Fig. 5. XTcf-4 regulates the expression of midbrain and isthmus marker genes. Ten picomoles of XTcf-4 morpholino were coinjected with 100 pg EGFP-RNA. At late neurula stages, embryos were sorted by the fluorescence signal of the coinjected EGFP. At stage 30, embryos were fixed and stained by in situ hybridization for the expression of the indicated genes. The midbrain marker genes wnt-2b, otx-2, and pax-6 and the isthmus marker genes en-2 and fgf-8were markedly reduced at the XTcf-4 morpholino (Tmo)-injected side (marked with an asterisk), while the forebrain marker bf-1 and the rhombomere 3 and 5 marker krox-20 were not reduced. The control morpholino (Como) did not reduce the expression of any of the marker genes analyzed. In early neurula (stage 13), the XTcf-4 morpholino did not alter the expression of pax-6. f: forebrain, m: midbrain, h: hindbrain.

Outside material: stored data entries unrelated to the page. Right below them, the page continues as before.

**src/rtl/wb_data_resize_multi.sv**
```systemverilog
// Wishbone B3 width converter: splits each wide master access into big-endian narrow slave beats.
// Optional slave watchdog enabled by defining WB_DATA_RESIZE_MULTI_TIMEOUT_EN.
module wb_data_resize_multi #(
    parameter int unsigned AW      = 32,
    parameter int unsigned MDW     = 32,
    parameter int unsigned SDW     = 8,
    parameter int unsigned TIMEOUT = 16
) (
    input  logic               wb_clk_i,
    input  logic               wb_rst_i,
    input  logic [AW-1:0]      wbm_adr_i,
    input  logic [MDW-1:0]     wbm_dat_i,
    input  logic [MDW/8-1:0]   wbm_sel_i,
    input  logic               wbm_we_i,
    input  logic               wbm_cyc_i,
    input  logic               wbm_stb_i,
    input  logic [2:0]         wbm_cti_i,
    input  logic [1:0]         wbm_bte_i,
    output logic [MDW-1:0]     wbm_dat_o,
    output logic               wbm_ack_o,
    output logic               wbm_err_o,
    output logic               wbm_rty_o,
    output logic [AW-1:0]      wbs_adr_o,
    output logic [SDW-1:0]     wbs_dat_o,
    output logic [SDW/8-1:0]   wbs_sel_o,
    output logic               wbs_we_o,
    output logic               wbs_cyc_o,
    output logic               wbs_stb_o,
    output logic [2:0]         wbs_cti_o,
    output logic [1:0]         wbs_bte_o,
    input  logic [SDW-1:0]     wbs_dat_i,
    input  logic               wbs_ack_i,
    input  logic               wbs_err_i,
    input  logic               wbs_rty_i
);

    localparam int unsigned N   = MDW / SDW;
    localparam int unsigned SS  = SDW / 8;
    localparam int unsigned MSW = MDW / 8;
    localparam int unsigned KW  = (N > 1) ? $clog2(N) : 1;
    localparam int unsigned SB  = $clog2(SS);

    typedef enum logic [1:0] {S_IDLE, S_BEAT, S_DONE} state_t;

    state_t           r_state;
    logic [AW-1:0]    r_adr;
    logic [MDW-1:0]   r_dat;
    logic [MSW-1:0]   r_sel;
    logic             r_we;
    logic [KW-1:0]    r_k;
    logic             r_null;
    logic [KW:0]      w_first;
    logic [KW:0]      w_next;
    logic             w_unused_ok;

`ifdef WB_DATA_RESIZE_MULTI_TIMEOUT_EN
    localparam int unsigned TW = (TIMEOUT > 1) ? $clog2(TIMEOUT + 1) : 1;
    logic [TW-1:0]    r_tmo;
`endif

    // Lane k of the master bus, k=0 being the most significant lane group.
    function automatic logic [SS-1:0] f_sel(input logic [MSW-1:0] sel, input int unsigned k);
        return SS'(sel >> ((N - 1 - k) * SS));
    endfunction

    function automatic logic [SDW-1:0] f_dat(input logic [MDW-1:0] dat, input int unsigned k);
        return SDW'(dat >> ((N - 1 - k) * SDW));
    endfunction

    function automatic logic [AW-1:0] f_adr(input logic [AW-1:0] adr, input int unsigned k);
        return (adr & ~AW'(MSW - 1)) | (AW'(k) << SB);
    endfunction

    // First lane at or after 'from' with any byte select set; MSB flags a hit.
    function automatic logic [KW:0] f_next(input logic [MSW-1:0] sel, input int unsigned from);
        logic [KW:0]  res;
        int unsigned  idx;
        res = '0;
        for (int unsigned i = 0; i < N; i++) begin
            idx = N - 1 - i;
            if (idx >= from && |f_sel(sel, idx)) begin
                res = {1'b1, KW'(idx)};
            end
        end
        return res;
    endfunction

    assign w_first     = f_next(wbm_sel_i, 32'd0);
    assign w_next      = f_next(r_sel, 32'(r_k) + 32'd1);
    assign wbs_cti_o   = 3'b000;
    assign wbs_bte_o   = 2'b00;
    assign w_unused_ok = ^{wbm_cti_i, wbm_bte_i, 32'(TIMEOUT)};

    always_ff @(posedge wb_clk_i or posedge wb_rst_i) begin
        if (wb_rst_i) begin
            r_state   <= S_IDLE;
            r_adr     <= '0;
            r_dat     <= '0;
            r_sel     <= '0;
            r_we      <= 1'b0;
            r_k       <= '0;
            r_null    <= 1'b0;
            wbm_dat_o <= '0;
            wbm_ack_o <= 1'b0;
            wbm_err_o <= 1'b0;
            wbm_rty_o <= 1'b0;
            wbs_adr_o <= '0;
            wbs_dat_o <= '0;
            wbs_sel_o <= '0;
            wbs_we_o  <= 1'b0;
            wbs_cyc_o <= 1'b0;
            wbs_stb_o <= 1'b0;
`ifdef WB_DATA_RESIZE_MULTI_TIMEOUT_EN
            r_tmo     <= '0;
`endif
        end else begin
            wbm_ack_o <= 1'b0;
            wbm_err_o <= 1'b0;
            wbm_rty_o <= 1'b0;
            case (r_state)
                S_IDLE: begin
                    // A termination pulse is still visible to the master this cycle, so its stb is stale.
                    if (wbm_cyc_i && wbm_stb_i && !(wbm_ack_o || wbm_err_o || wbm_rty_o)) begin
                        r_adr     <= wbm_adr_i;
                        r_dat     <= wbm_dat_i;
                        r_sel     <= wbm_sel_i;
                        r_we      <= wbm_we_i;
                        wbm_dat_o <= '0;
                        if (w_first[KW]) begin
                            r_k       <= w_first[KW-1:0];
                            r_null    <= 1'b0;
                            wbs_adr_o <= f_adr(wbm_adr_i, 32'(w_first[KW-1:0]));
                            wbs_dat_o <= f_dat(wbm_dat_i, 32'(w_first[KW-1:0]));
                            wbs_sel_o <= f_sel(wbm_sel_i, 32'(w_first[KW-1:0]));
                            wbs_we_o  <= wbm_we_i;
                            wbs_cyc_o <= 1'b1;
                            wbs_stb_o <= 1'b1;
`ifdef WB_DATA_RESIZE_MULTI_TIMEOUT_EN
                            r_tmo     <= '0;
`endif
                            r_state   <= S_BEAT;
                        end else begin
                            r_null    <= 1'b1;
                            r_state   <= S_DONE;
                        end
                    end
                end
                S_BEAT: begin
                    if (!wbm_cyc_i) begin
                        wbs_cyc_o <= 1'b0;
                        wbs_stb_o <= 1'b0;
                        r_state   <= S_IDLE;
                    end else if (!wbs_stb_o) begin
                        // Idle gap after an ack: issue the already-selected next lane.
                        wbs_adr_o <= f_adr(r_adr, 32'(r_k));
                        wbs_dat_o <= f_dat(r_dat, 32'(r_k));
                        wbs_sel_o <= f_sel(r_sel, 32'(r_k));
                        wbs_we_o  <= r_we;
                        wbs_cyc_o <= 1'b1;
                        wbs_stb_o <= 1'b1;
`ifdef WB_DATA_RESIZE_MULTI_TIMEOUT_EN
                        r_tmo     <= '0;
`endif
                    end else if (wbs_err_i) begin
                        wbs_cyc_o <= 1'b0;
                        wbs_stb_o <= 1'b0;
                        wbm_err_o <= 1'b1;
                        r_state   <= S_IDLE;
                    end else if (wbs_rty_i) begin
                        wbs_cyc_o <= 1'b0;
                        wbs_stb_o <= 1'b0;
                        wbm_rty_o <= 1'b1;
                        r_state   <= S_IDLE;
                    end else if (wbs_ack_i) begin
                        if (!r_we) begin
                            wbm_dat_o <= wbm_dat_o | (MDW'(wbs_dat_i) << ((N - 1 - 32'(r_k)) * SDW));
                        end
                        wbs_cyc_o <= 1'b0;
                        wbs_stb_o <= 1'b0;
                        if (w_next[KW]) begin
                            r_k       <= w_next[KW-1:0];
                        end else begin
                            wbm_ack_o <= 1'b1;
                            r_state   <= S_DONE;
                        end
`ifdef WB_DATA_RESIZE_MULTI_TIMEOUT_EN
                    end else if (r_tmo == TW'(TIMEOUT - 1)) begin
                        wbs_cyc_o <= 1'b0;
                        wbs_stb_o <= 1'b0;
                        wbm_err_o <= 1'b1;
                        r_state   <= S_IDLE;
                    end else begin
                        r_tmo     <= r_tmo + TW'(1);
`endif
                    end
                end
                S_DONE: begin
                    // Slave-backed accesses raised ack on entry; the empty-select access raises it here.
                    wbm_ack_o <= r_null && wbm_cyc_i;
                    r_state   <= S_IDLE;
                end
                default: begin
                    r_state   <= S_IDLE;
                end
            endcase
        end
    end

endmodule

```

Fig. 7. XTcf-4A and XTcf-4C differ in restoring midbrain and isthmus defects. (A) In situ hybridizations of stage 30 embryos for marker gene expression specific for midbrain (wnt-2b, pax-6) or isthmus (en-2, wnt-1) demonstrate that the individual isoforms of XTcf-4 restore different regions of the brain. Dorsal view of wnt-2b, pax-6, and en-2 stained embryos reveal that the isoform XTcf-4A restored the expression of midbrain markers (wnt-2b and pax-6), whereas XTcf-4C restored the expression of the isthmus marker en-2. Transversal sections through the isthmus (row 4) demonstrate that en-2 expression was restored by XTcf-4C but not by XTcf-4A in XTCF-4-depleted embryos. The curved expression domain of wnt 1 posteriorly demarcating the isthmus (arrowhead) is best seen in the lateral view (see uninjected side, row 5). At the injected side (row 6), this curved wnt-1 expression was restored by XTcf 4C, but not by XTcf 4A. One blastomere of two-cell stage embryos was coinjected with EGFP and the indicated construct. At late neurula stages, embryos were sorted by the fluorescence of EGFP. The asterisks mark the injected side. m: midbrain, h: hindbrain. (B) Quantification of the ability of the XTcf-4 isoforms to restore the expression of wnt-2b, pax-6, en-2, fgf-8, and wnt-1 in XTcf-4-depleted embryos. The number of analyzed embryos is given.